◆ Task brief ◆
Every line below should be copied out exactly.
--- Raw data Enclosed Below ---
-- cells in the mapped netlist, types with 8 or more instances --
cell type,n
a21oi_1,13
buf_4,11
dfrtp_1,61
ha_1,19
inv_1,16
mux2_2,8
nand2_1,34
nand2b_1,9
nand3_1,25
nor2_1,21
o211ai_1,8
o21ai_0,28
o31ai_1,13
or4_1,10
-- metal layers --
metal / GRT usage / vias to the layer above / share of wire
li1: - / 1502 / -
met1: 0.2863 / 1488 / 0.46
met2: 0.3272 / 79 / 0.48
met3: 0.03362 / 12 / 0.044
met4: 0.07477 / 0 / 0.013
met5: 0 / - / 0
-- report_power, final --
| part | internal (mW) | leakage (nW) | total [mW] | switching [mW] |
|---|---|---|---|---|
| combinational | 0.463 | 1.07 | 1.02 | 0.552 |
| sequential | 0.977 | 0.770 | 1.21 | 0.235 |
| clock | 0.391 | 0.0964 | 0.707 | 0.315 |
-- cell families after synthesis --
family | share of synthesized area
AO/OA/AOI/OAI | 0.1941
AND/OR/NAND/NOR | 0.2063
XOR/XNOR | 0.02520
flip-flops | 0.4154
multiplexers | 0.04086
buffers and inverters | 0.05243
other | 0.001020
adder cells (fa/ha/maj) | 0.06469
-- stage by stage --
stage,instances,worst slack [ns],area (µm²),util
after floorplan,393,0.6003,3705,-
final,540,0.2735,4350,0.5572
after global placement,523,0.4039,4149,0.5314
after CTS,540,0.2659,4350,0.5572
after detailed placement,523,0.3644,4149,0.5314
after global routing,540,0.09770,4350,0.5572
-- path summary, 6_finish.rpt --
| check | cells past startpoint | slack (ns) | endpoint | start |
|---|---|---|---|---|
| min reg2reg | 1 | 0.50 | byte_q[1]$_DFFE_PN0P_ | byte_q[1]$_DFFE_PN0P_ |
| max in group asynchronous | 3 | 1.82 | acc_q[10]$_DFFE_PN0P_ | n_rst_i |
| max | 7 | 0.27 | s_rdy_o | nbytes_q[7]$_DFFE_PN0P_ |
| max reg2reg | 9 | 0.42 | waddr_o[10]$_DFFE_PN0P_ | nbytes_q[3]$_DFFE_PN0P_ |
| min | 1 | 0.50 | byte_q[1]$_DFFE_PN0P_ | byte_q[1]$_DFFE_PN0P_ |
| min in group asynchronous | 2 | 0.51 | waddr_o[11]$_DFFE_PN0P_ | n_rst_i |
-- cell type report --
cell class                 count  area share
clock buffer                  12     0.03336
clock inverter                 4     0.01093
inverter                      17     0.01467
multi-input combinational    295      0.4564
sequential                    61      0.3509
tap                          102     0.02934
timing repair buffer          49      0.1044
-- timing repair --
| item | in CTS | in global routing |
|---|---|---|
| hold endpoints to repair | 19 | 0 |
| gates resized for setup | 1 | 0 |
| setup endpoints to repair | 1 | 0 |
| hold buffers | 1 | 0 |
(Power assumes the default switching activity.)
--- End of Enclosed Raw data ---
◆ Output of the exercise ◆
-- cells in the mapped netlist, types with 8 or more instances --
cell type,n
a21oi_1,13
buf_4,11
dfrtp_1,61
ha_1,19
inv_1,16
mux2_2,8
nand2_1,34
nand2b_1,9
nand3_1,25
nor2_1,21
o211ai_1,8
o21ai_0,28
o31ai_1,13
or4_1,10
-- metal layers --
metal / GRT usage / vias to the layer above / share of wire
li1: - / 1502 / -
met1: 0.2863 / 1488 / 0.46
met2: 0.3272 / 79 / 0.48
met3: 0.03362 / 12 / 0.044
met4: 0.07477 / 0 / 0.013
met5: 0 / - / 0
-- report_power, final --
| part | internal (mW) | leakage (nW) | total [mW] | switching [mW] |
|---|---|---|---|---|
| combinational | 0.463 | 1.07 | 1.02 | 0.552 |
| sequential | 0.977 | 0.770 | 1.21 | 0.235 |
| clock | 0.391 | 0.0964 | 0.707 | 0.315 |
-- cell families after synthesis --
family | share of synthesized area
AO/OA/AOI/OAI | 0.1941
AND/OR/NAND/NOR | 0.2063
XOR/XNOR | 0.02520
flip-flops | 0.4154
multiplexers | 0.04086
buffers and inverters | 0.05243
other | 0.001020
adder cells (fa/ha/maj) | 0.06469
-- stage by stage --
stage,instances,worst slack [ns],area (µm²),util
after floorplan,393,0.6003,3705,-
final,540,0.2735,4350,0.5572
after global placement,523,0.4039,4149,0.5314
after CTS,540,0.2659,4350,0.5572
after detailed placement,523,0.3644,4149,0.5314
after global routing,540,0.09770,4350,0.5572
-- path summary, 6_finish.rpt --
| check | cells past startpoint | slack (ns) | endpoint | start |
|---|---|---|---|---|
| min reg2reg | 1 | 0.50 | byte_q[1]$_DFFE_PN0P_ | byte_q[1]$_DFFE_PN0P_ |
| max in group asynchronous | 3 | 1.82 | acc_q[10]$_DFFE_PN0P_ | n_rst_i |
| max | 7 | 0.27 | s_rdy_o | nbytes_q[7]$_DFFE_PN0P_ |
| max reg2reg | 9 | 0.42 | waddr_o[10]$_DFFE_PN0P_ | nbytes_q[3]$_DFFE_PN0P_ |
| min | 1 | 0.50 | byte_q[1]$_DFFE_PN0P_ | byte_q[1]$_DFFE_PN0P_ |
| min in group asynchronous | 2 | 0.51 | waddr_o[11]$_DFFE_PN0P_ | n_rst_i |
-- cell type report --
cell class                 count  area share
clock buffer                  12     0.03336
clock inverter                 4     0.01093
inverter                      17     0.01467
multi-input combinational    295      0.4564
sequential                    61      0.3509
tap                          102     0.02934
timing repair buffer          49      0.1044
-- timing repair --
| item | in CTS | in global routing |
|---|---|---|
| hold endpoints to repair | 19 | 0 |
| gates resized for setup | 1 | 0 |
| setup endpoints to repair | 1 | 0 |
| hold buffers | 1 | 0 |
(Power assumes the default switching activity.)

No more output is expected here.